JOSHUA MICHAEL STERN: Actually the financing came to me because it was financed by a guy in Texas who'd never made a film before, an entrepreneur who owns a magazine named Mark. He just basically called me in and said, "Look, I want to make this film. I know it's crazy, I know it's out of the box. I've never made a film before, but I really want to do this." So the fact that the first movie about Steve Jobs was made by a guy who was completely entrepreneurial and outside the film industry, I think is very appropriate.

So you had essentially one financier?

STERN: We do, but as with all films in the end it ends up getting diced up a little bit. But the seed money is one guy for the most part. He had partners so I can't say it was just one, but generally it is and it was his vision to make this film.
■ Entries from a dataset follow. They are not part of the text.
**src/rtl/definitions.sv**
```systemverilog
// Shared definitions for the shift_sequencer controller and its ShiftRegister.
//
// Contents:
//   DATAWIDTH   - datapath width (8)
//   ADDRWIDTH   - register-file address width
//   SHAMTWIDTH  - shift-amount width, $clog2(DATAWIDTH)
//   shift_op_t  - ShiftRegister mode encoding (same values as the S select)
//   seq_state_t - sequencer FSM states
//   cmd_t       - one latched shift command
//   amount_is_zero() - true when a command needs no shift cycles
package definitions;

  localparam int DATAWIDTH  = 8;
  localparam int ADDRWIDTH  = 5;
  localparam int SHAMTWIDTH = $clog2(DATAWIDTH);

  typedef enum logic [2:0] {
    OP_HOLD = 3'd0,
    OP_LOAD = 3'd1,
    OP_SHR  = 3'd2,
    OP_SHL  = 3'd3,
    OP_ROR  = 3'd4,
    OP_ROL  = 3'd5,
    OP_ASR  = 3'd6,
    OP_SHL0 = 3'd7
  } shift_op_t;

  typedef enum logic [1:0] {
    IDLE,
    LOAD,
    SHIFT,
    DONE
  } seq_state_t;

  typedef struct packed {
    shift_op_t              op;
    logic [SHAMTWIDTH-1:0]  amt;
    logic [DATAWIDTH-1:0]   data;
    logic                   fill;
    logic [ADDRWIDTH-1:0]   addr;
  } cmd_t;

  localparam int CMDWIDTH = $bits(cmd_t);

  localparam logic [SHAMTWIDTH-1:0] CNT_ONE = SHAMTWIDTH'(1);

  // HOLD and LOAD never shift, so their requested amount is ignored.
  function automatic logic amount_is_zero(input cmd_t cmd);
    return (cmd.op == OP_HOLD) || (cmd.op == OP_LOAD) || (cmd.amt == '0);
  endfunction

endpackage

```
**src/rtl/shift_cmd_buf.sv**
```systemverilog
// One-entry command holding register for shift_sequencer.
// Only present when SHIFT_SEQ_CMD_BUF_EN is defined.
//
// Ports:
//   clk   - clock, rising edge
//   clear - synchronous active-low reset; empties the entry
//   push  - store din (only issued while the entry is empty)
//   pop   - release the entry (only issued while it is full)
//   din   - command to store
//   valid - entry holds a command
//   dout  - stored command
`ifdef SHIFT_SEQ_CMD_BUF_EN
module shift_cmd_buf
  import definitions::*;
(
  input  logic                clk,
  input  logic                clear,
  input  logic                push,
  input  logic                pop,
  input  logic [CMDWIDTH-1:0] din,
  output logic                valid,
  output logic [CMDWIDTH-1:0] dout
);

  always_ff @(posedge clk) begin
    if (!clear) begin
      valid <= 1'b0;
    end else if (push) begin
      valid <= 1'b1;
    end else if (pop) begin
      valid <= 1'b0;
    end
  end

  // Payload needs no reset: it is only observed while valid is set.
  always_ff @(posedge clk) begin
    if (push) begin
      dout <= din;
    end
  end

endmodule
`endif

```
**src/rtl/shift_sequencer.sv**
```systemverilog
// Command-driven controller for the 8-bit ShiftRegister datapath.
// Accepts one shift command over cmd_valid/cmd_ready, loads the register,
// steps it through the requested shifts, pulses the register write-enable on
// the last Q-updating cycle and returns the result over rsp_valid/rsp_ready.
//
// Optional feature macro: SHIFT_SEQ_CMD_BUF_EN adds a one-entry command
// buffer so a new command can be accepted while a previous one is running.
//
// Ports:
//   Clock, Clear           - clock; synchronous active-low reset
//   cmd_valid/cmd_ready    - command handshake
//   cmd_op/amt/data/fill/addr - command fields
//   sr_S, sr_D             - ShiftRegister mode select and parallel data
//   sr_MSBIn, sr_LSBIn     - serial fill inputs
//   sr_wr_en, sr_addr      - write-enable pulse and address
//   sr_Q                   - ShiftRegister output
//   rsp_valid/rsp_ready    - response handshake
//   rsp_data, rsp_addr     - result value and destination address
//   busy                   - any state other than IDLE
import definitions::*;

module shift_sequencer (
  input  logic                  Clock,
  input  logic                  Clear,
  input  logic                  cmd_valid,
  output logic                  cmd_ready,
  input  logic [2:0]            cmd_op,
  input  logic [SHAMTWIDTH-1:0] cmd_amt,
  input  logic [DATAWIDTH-1:0]  cmd_data,
  input  logic                  cmd_fill,
  input  logic [ADDRWIDTH-1:0]  cmd_addr,
  output logic [2:0]            sr_S,
  output logic [DATAWIDTH-1:0]  sr_D,
  output logic                  sr_MSBIn,
  output logic                  sr_LSBIn,
  output logic                  sr_wr_en,
  output logic [ADDRWIDTH-1:0]  sr_addr,
  input  logic [DATAWIDTH-1:0]  sr_Q,
  output logic                  rsp_valid,
  input  logic                  rsp_ready,
  output logic [DATAWIDTH-1:0]  rsp_data,
  output logic [ADDRWIDTH-1:0]  rsp_addr,
  output logic                  busy
);

  seq_state_t            state, state_nxt;
  logic [SHAMTWIDTH-1:0] cnt;
  cmd_t                  cmd_q;
  cmd_t                  cmd_in;
  cmd_t                  start_cmd;
  logic                  accept;
  logic                  start;
  logic                  eff_zero;

  always_comb begin
    cmd_in      = '0;
    cmd_in.op   = shift_op_t'(cmd_op);
    cmd_in.amt  = cmd_amt;
    cmd_in.data = cmd_data;
    cmd_in.fill = cmd_fill;
    cmd_in.addr = cmd_addr;
  end

`ifdef SHIFT_SEQ_CMD_BUF_EN
  logic                buf_valid;
  logic                buf_push;
  logic                buf_pop;
  logic [CMDWIDTH-1:0] buf_dout;

  assign cmd_ready = !buf_valid;
  assign accept    = cmd_valid && cmd_ready;
  // In IDLE the buffer is necessarily empty when ready, so the command
  // bypasses it; anywhere else it is parked for later.
  assign buf_push  = accept && (state != IDLE);
  // A parked command starts either from IDLE (it arrived on the DONE exit
  // cycle) or straight out of DONE without an IDLE bubble.
  assign buf_pop   = buf_valid && ((state == IDLE) || ((state == DONE) && rsp_ready));
  assign start     = buf_pop || (accept && (state == IDLE));
  assign start_cmd = buf_pop ? cmd_t'(buf_dout) : cmd_in;

  shift_cmd_buf u_cmd_buf (
    .clk   (Clock),
    .clear (Clear),
    .push  (buf_push),
    .pop   (buf_pop),
    .din   (cmd_in),
    .valid (buf_valid),
    .dout  (buf_dout)
  );
`else
  assign cmd_ready = (state == IDLE);
  assign accept    = cmd_valid && cmd_ready;
  assign start     = accept;
  assign start_cmd = cmd_in;
`endif

  assign eff_zero = amount_is_zero(cmd_q);

  always_comb begin
    state_nxt = state;
    case (state)
      IDLE:    if (start) state_nxt = LOAD;
      LOAD:    state_nxt = eff_zero ? DONE : SHIFT;
      SHIFT:   if (cnt == CNT_ONE) state_nxt = DONE;
      DONE:    if (rsp_ready) state_nxt = start ? LOAD : IDLE;
      default: state_nxt = IDLE;
    endcase
  end

  always_ff @(posedge Clock) begin
    if (!Clear) begin
      state <= IDLE;
      cnt   <= '0;
    end else begin
      state <= state_nxt;
      if (state == LOAD) begin
        cnt <= cmd_q.amt;
      end else if (state == SHIFT) begin
        cnt <= cnt - CNT_ONE;
      end
    end
  end

  // Command payload is only consumed in LOAD/SHIFT/DONE, so it is not reset.
  always_ff @(posedge Clock) begin
    if (start) begin
      cmd_q <= start_cmd;
    end
  end

  always_comb begin
    sr_S      = 3'(OP_HOLD);
    sr_D      = '0;
    sr_MSBIn  = 1'b0;
    sr_LSBIn  = 1'b0;
    sr_wr_en  = 1'b0;
    sr_addr   = '0;
    rsp_valid = 1'b0;
    rsp_data  = '0;
    rsp_addr  = '0;
    busy      = (state != IDLE);
    case (state)
      LOAD: begin
        sr_S     = 3'(OP_LOAD);
        sr_D     = cmd_q.data;
        sr_wr_en = eff_zero;
      end
      SHIFT: begin
        sr_S     = cmd_q.op;
        sr_MSBIn = (cmd_q.op == OP_SHR) && cmd_q.fill;
        sr_LSBIn = (cmd_q.op == OP_SHL) && cmd_q.fill;
        // Final shift: the register captures wr_en/addr with the last Q.
        sr_wr_en = (cnt == CNT_ONE);
      end
      DONE: begin
        rsp_valid = 1'b1;
        rsp_data  = sr_Q;
        rsp_addr  = cmd_q.addr;
      end
      default: ;
    endcase
    if (sr_wr_en) begin
      sr_addr = cmd_q.addr;
    end
  end

endmodule

```
**config.mk**
```make
export PLATFORM = sky130hd
export DESIGN_NAME = shift_sequencer
export DESIGN_NICKNAME = d
export VERILOG_FILES = /design/src/rtl/definitions.sv /design/src/rtl/shift_cmd_buf.sv /design/src/rtl/shift_sequencer.sv
export SDC_FILE = /design/constraint.sdc
export NUM_CORES = 1
export LEC_CHECK = 0
export ABC_AREA = 1
export BUFFER_PORTS_ARGS = -buffer_cell sky130_fd_sc_hd__buf_2
export CAP_MARGIN = 20
export CELL_PAD_IN_SITES_DETAIL_PLACEMENT = 1
export CELL_PAD_IN_SITES_GLOBAL_PLACEMENT = 2
export CORE_ASPECT_RATIO = 1.25
export CORE_UTILIZATION = 22
export DETAILED_ROUTE_END_ITERATION = 8
export GPL_ROUTABILITY_DRIVEN = 0
export HOLD_SLACK_MARGIN = 0.15
export PLACE_DENSITY = 0.81
export SYNTH_ARGS = -nofsm -noshare
export SYNTH_HDL_FRONTEND = slang
export SYNTH_SLANG_ARGS = --single-unit
```
**constraint.sdc**
```tcl
create_clock -name Clock -period 1.6 [get_ports Clock]
set_input_delay 0.48 -clock Clock [delete_from_list [all_inputs] [get_ports Clock]]
set_output_delay 0.48 -clock Clock [all_outputs]
set_load 0.1 [all_outputs]
```
Yosys cells after proc, flatten, opt, wreduce, memory -nomap -nowiden

Cells that the tools add are included.

Bits of input ports: 32
Register bits after elaboration: 25

Reduce and logical (&&, ||, !) cells: 11
Eq/ne operators: 10
Muxes and demuxes: 17
$add $sub $neg: 1

Operators with widths:

| kind                                                               | number |
|---|---|
| 8-bit two-way mux                                                  | 2 |
| 5-bit two-way mux                                                  | 2 |
| 2-bit case mux with 4 select lines                                 | 1 |
| 3-bit by 1-bit == test with 1-bit output, second input constant    | 2 |
| 3-bit by 2-bit == test with 1-bit output, second input constant    | 2 |
| 3-bit zero test                                                    | 2 |
| 2-bit two-way mux                                                  | 3 |
| 3-bit two-way mux                                                  | 2 |
| 3-bit case mux with 2 select lines                                 | 1 |
| 1-bit two-way mux                                                  | 5 |
| 2-bit == test, second input constant                               | 2 |
| 2-bit != test, second input constant                               | 2 |
| 2-bit nonzero test                                                 | 2 |
| 1-bit logical AND                                                  | 3 |
| 3-bit AND reduction                                                | 1 |
| 3-bit by 1-bit subtractor with 3-bit output, second input constant | 1 |
| 2-bit by 1-bit == test with 1-bit output, second input constant    | 1 |
| 2-bit zero test                                                    | 1 |
| 1-bit logical OR                                                   | 2 |
| 2-bit by 1-bit != test with 1-bit output, second input constant    | 1 |
| 1-bit case mux with 2 select lines                                 | 1 |

Depth between registers and ports, before layout

Word-level depth: 5
Gate-level depth with buffers: 8
Mapped depth without buffers: 8

Least setup slack after synthesis

OpenSTA, ideal clock, no wires.

Kind: register to output
Start point: register state[1]
End point: output sr_S[0]
Setup slack: -1.271 ns
Arrival time: 2.391 ns
Cell stages (with the launch flop): 5
Buffers on the path: 0
Path through: dfxtp_1 > inv_1 > ha_1 > inv_1 > a21oi_1

Cells in the longest elaborated chain, start to end: 2

Ends and longest elaborated chain:

| element                                                                          | line                   | source |
|---|---|---|
| start, declared                                                                  | shift_sequencer.sv:46  | `seq_state_t state, state_nxt;` |
| start signal, assigned                                                           | shift_sequencer.sv:115 | `state <= state_nxt;` |
| 2-bit == test / 2-bit by 1-bit == test with 1-bit output (equally long branches) | shift_sequencer.sv:142 | `case (state)` |
| 3-bit case mux with 2 select lines (*)                                           | shift_sequencer.sv:142 |  |
| end, declared                                                                    | shift_sequencer.sv:32  | `output logic [2:0] sr_S,` |

Every way passes the cells marked *; elsewhere a longest branch is shown, timed or not.

Worst setup path after layout

Start point: register state[1]
End point: output sr_MSBIn

Cells in the longest elaborated chain, start to end: 2

Ends and longest elaborated chain:

| element           | line                   | source |
|---|---|---|
| 2-bit == test     | shift_sequencer.sv:142 |  |
| 1-bit two-way mux | shift_sequencer.sv:142 |  |
| end, declared     | shift_sequencer.sv:34  | `output logic sr_MSBIn,` |

No other way between the ends.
He called me and I basically became his creative partner in the sense that I was able to put it together for him, but he was really the backing of it. I got Ashton on through the agency and we then just took off and made the film in very quick order.

Talk about creative freedom on set when you're doing this essentially independently.
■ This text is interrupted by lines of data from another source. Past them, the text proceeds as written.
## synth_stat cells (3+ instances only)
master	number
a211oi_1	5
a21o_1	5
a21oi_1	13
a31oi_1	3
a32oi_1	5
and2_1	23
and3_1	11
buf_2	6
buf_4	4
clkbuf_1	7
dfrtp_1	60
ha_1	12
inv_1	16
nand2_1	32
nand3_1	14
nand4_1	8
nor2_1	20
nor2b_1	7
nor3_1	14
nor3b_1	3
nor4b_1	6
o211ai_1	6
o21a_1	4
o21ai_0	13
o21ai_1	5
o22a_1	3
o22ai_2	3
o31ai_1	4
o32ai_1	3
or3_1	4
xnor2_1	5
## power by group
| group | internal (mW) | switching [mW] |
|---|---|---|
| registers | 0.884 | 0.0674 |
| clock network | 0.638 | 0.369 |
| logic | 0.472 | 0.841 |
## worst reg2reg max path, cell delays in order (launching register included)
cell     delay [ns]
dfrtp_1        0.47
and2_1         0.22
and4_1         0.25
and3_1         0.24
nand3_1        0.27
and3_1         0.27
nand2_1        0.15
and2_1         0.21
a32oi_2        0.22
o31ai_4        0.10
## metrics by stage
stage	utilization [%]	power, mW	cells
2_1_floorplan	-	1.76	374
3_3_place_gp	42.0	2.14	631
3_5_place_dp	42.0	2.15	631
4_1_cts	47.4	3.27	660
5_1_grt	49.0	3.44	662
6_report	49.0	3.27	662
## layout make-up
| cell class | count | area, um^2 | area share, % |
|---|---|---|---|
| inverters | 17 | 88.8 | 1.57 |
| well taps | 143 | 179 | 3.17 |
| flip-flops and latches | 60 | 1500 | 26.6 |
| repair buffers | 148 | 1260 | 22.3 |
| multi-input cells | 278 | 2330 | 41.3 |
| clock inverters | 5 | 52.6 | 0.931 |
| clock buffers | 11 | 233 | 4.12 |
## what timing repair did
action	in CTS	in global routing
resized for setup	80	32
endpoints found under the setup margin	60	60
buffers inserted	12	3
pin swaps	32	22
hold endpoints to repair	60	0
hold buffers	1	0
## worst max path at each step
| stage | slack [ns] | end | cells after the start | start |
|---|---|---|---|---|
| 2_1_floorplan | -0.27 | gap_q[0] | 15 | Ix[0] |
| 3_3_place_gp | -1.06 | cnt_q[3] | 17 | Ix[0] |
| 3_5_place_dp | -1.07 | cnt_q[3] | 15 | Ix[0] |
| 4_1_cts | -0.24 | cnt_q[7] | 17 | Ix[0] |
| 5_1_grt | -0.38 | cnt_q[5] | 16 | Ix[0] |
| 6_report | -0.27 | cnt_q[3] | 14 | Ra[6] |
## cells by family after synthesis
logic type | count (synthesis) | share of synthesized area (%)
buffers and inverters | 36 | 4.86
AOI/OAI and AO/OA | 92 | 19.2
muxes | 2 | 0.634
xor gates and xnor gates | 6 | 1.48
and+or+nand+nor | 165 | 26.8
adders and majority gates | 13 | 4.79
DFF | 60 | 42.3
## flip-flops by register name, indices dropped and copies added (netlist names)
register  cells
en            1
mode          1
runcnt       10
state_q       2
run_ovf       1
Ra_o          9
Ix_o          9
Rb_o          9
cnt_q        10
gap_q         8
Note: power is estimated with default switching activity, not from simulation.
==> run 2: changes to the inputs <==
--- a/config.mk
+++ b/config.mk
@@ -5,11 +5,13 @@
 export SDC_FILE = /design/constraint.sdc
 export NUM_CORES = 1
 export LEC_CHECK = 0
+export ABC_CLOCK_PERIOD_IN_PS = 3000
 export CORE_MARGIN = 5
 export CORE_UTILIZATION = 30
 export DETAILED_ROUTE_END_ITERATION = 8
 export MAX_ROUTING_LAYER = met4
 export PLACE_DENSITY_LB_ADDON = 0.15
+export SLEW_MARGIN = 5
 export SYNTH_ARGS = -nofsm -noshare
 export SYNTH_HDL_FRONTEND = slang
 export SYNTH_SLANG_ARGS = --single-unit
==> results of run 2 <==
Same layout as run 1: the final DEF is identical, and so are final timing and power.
==> src/rtl/mips_mem_pkg.sv <==
// Shared types and defaults for the unified IF/DM memory arbiter of the MIPS core.
package mips_mem_pkg;

   localparam int ADDR_W_DEF     = 10;
   localparam int DATA_W_DEF     = 32;
   localparam int STREAK_MAX_DEF = 4;

   localparam logic [1:0] ST_RUN    = 2'd0;
   localparam logic [1:0] ST_DRAIN  = 2'd1;
   localparam logic [1:0] ST_HALTED = 2'd2;

   typedef enum logic [1:0] {
      RUN    = ST_RUN,
      DRAIN  = ST_DRAIN,
      HALTED = ST_HALTED
   } arb_state_t;

   typedef enum logic [1:0] {
      NONE = 2'd0,
      IF   = 2'd1,
      DM   = 2'd2
   } owner_t;

   // Any set bit above the RAM index field puts the word outside the array.
   function automatic logic addr_oob(input logic [31:0] addr, input int aw);
      return (addr >> aw) != 32'd0;
   endfunction

endpackage

==> src/rtl/mips_arb_priority.sv <==
// Grant select between fetch and data requesters with an anti-starvation streak counter.
module mips_arb_priority #(
   parameter int STREAK_MAX = 4
) (
   input  logic clk1,
   input  logic rst_n,
   input  logic if_req,
   input  logic dm_req,
   input  logic if_allow,
   input  logic dm_allow,
   output logic if_gnt,
   output logic dm_gnt
);

   logic [3:0] streak;
   logic       streak_full;

   assign streak_full = (streak == 4'(STREAK_MAX));

   // DM normally wins; once IF has watched STREAK_MAX DM grants in a row it gets the slot.
   always_comb begin
      if_gnt = if_allow && if_req && (!dm_req || streak_full);
      dm_gnt = dm_allow && dm_req && !if_gnt;
   end

   always_ff @(posedge clk1 or negedge rst_n) begin
      if (!rst_n) begin
         streak <= 4'd0;
      end else if (!if_req || if_gnt) begin
         streak <= 4'd0;
      end else if (dm_gnt && !streak_full) begin
         streak <= streak + 4'd1;
      end
   end

endmodule

==> src/rtl/mips_mem_arbiter.sv <==
// Shares one synchronous RAM port between instruction fetch and load/store, routes
// read returns to their owner and drains cleanly to a stop after HLT.
module mips_mem_arbiter
   import mips_mem_pkg::*;
#(
   parameter int ADDR_W     = ADDR_W_DEF,
   parameter int DATA_W     = DATA_W_DEF,
   parameter int STREAK_MAX = STREAK_MAX_DEF
) (
   input  logic              clk1,
   input  logic              rst_n,
   input  logic              if_req,
   input  logic [31:0]       if_addr,
   output logic              if_gnt,
   output logic              if_rvalid,
   output logic [DATA_W-1:0] if_rdata,
   input  logic              dm_req,
   input  logic              dm_we,
   input  logic [31:0]       dm_addr,
   input  logic [DATA_W-1:0] dm_wdata,
   output logic              dm_gnt,
   output logic              dm_rvalid,
   output logic [DATA_W-1:0] dm_rdata,
   input  logic              halt,
   output logic              halted,
   output logic              err_oob,
   output logic              mem_en,
   output logic              mem_we,
   output logic [ADDR_W-1:0] mem_addr,
   output logic [DATA_W-1:0] mem_wdata,
   input  logic [DATA_W-1:0] mem_rdata,
   output arb_state_t        dbg_state
);

   // Handshake: a requester holds req and its payload stable until it sees gnt in the
   // same cycle; a granted read returns exactly one cycle later as a one-cycle rvalid.

   arb_state_t        state_q, state_d;
   owner_t            owner_q, owner_d;
   logic              ret_oob_q;
   logic              if_allow, dm_allow;
   logic              if_oob, dm_oob, grant_oob;
   logic [DATA_W-1:0] ret_data;
   logic [DATA_W-1:0] if_rdata_q, dm_rdata_q;

   // Gating by rst_n keeps grants low for the whole time reset is asserted.
   assign if_allow = rst_n && (state_q == RUN) && !halt;
   assign dm_allow = rst_n && (state_q != HALTED);

   mips_arb_priority #(.STREAK_MAX(STREAK_MAX)) u_prio (
      .clk1     (clk1),
      .rst_n    (rst_n),
      .if_req   (if_req),
      .dm_req   (dm_req),
      .if_allow (if_allow),
      .dm_allow (dm_allow),
      .if_gnt   (if_gnt),
      .dm_gnt   (dm_gnt)
   );

   assign if_oob    = addr_oob(if_addr, ADDR_W);
   assign dm_oob    = addr_oob(dm_addr, ADDR_W);
   assign grant_oob = (if_gnt && if_oob) || (dm_gnt && dm_oob);

   always_comb begin
      mem_en    = 1'b0;
      mem_we    = 1'b0;
      mem_addr  = '0;
      mem_wdata = '0;
      if (if_gnt) begin
         mem_en   = !if_oob;
         mem_addr = if_addr[ADDR_W-1:0];
      end else if (dm_gnt) begin
         mem_en    = !dm_oob;
         mem_we    = dm_we && !dm_oob;
         mem_addr  = dm_addr[ADDR_W-1:0];
         mem_wdata = dm_wdata;
      end
   end

   always_comb begin
      owner_d = NONE;
      if (if_gnt) begin
         owner_d = IF;
      end else if (dm_gnt && !dm_we) begin
         owner_d = DM;
      end
   end

   always_comb begin
      state_d = state_q;
      case (state_q)
         RUN:     if (halt) state_d = DRAIN;
         DRAIN:   if (!dm_req && (owner_q == NONE)) state_d = HALTED;
         HALTED:  state_d = HALTED;
         default: state_d = RUN;
      endcase
   end

   assign ret_data  = ret_oob_q ? '0 : mem_rdata;
   assign if_rvalid = (owner_q == IF);
   assign dm_rvalid = (owner_q == DM);
   // During the pulse the RAM word passes straight through; afterwards the captured copy holds.
   assign if_rdata  = if_rvalid ? ret_data : if_rdata_q;
   assign dm_rdata  = dm_rvalid ? ret_data : dm_rdata_q;
   assign halted    = (state_q == HALTED);
   assign dbg_state = state_q;

   always_ff @(posedge clk1 or negedge rst_n) begin
      if (!rst_n) begin
         state_q    <= RUN;
         owner_q    <= NONE;
         ret_oob_q  <= 1'b0;
         err_oob    <= 1'b0;
         if_rdata_q <= '0;
         dm_rdata_q <= '0;
      end else begin
         state_q   <= state_d;
         owner_q   <= owner_d;
         ret_oob_q <= grant_oob;
         err_oob   <= err_oob || grant_oob;
         if (if_rvalid) if_rdata_q <= ret_data;
         if (dm_rvalid) dm_rdata_q <= ret_data;
      end
   end

endmodule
STERN: The producers really had a lot of researchers and I was sort of shackled to the facts that we knew. We fictionalized them to the extent of what the conversations were. For example I had this huge conference room built… part of the challenge is to make a business park in the early 80's cool and epic - how are you going to do that? They're pretty dull places. But I had a huge conference room built with 16 chairs around this enormous sort of King Arthur table for all the board members because I thought it would be dramatic but I had to remove everybody because people came running in and said, "There's only four board members at this period in this particular year when this particular meeting happened."

So that was the kind of thing that was happening all the time, but as far as the performances go, we really just had a lot of copasetic collaboration with Ashton as we built the characters and all the actors. It was a big ensemble and how do you make 15 characters have an imprint even though they're only on screen sometimes for just a few moments?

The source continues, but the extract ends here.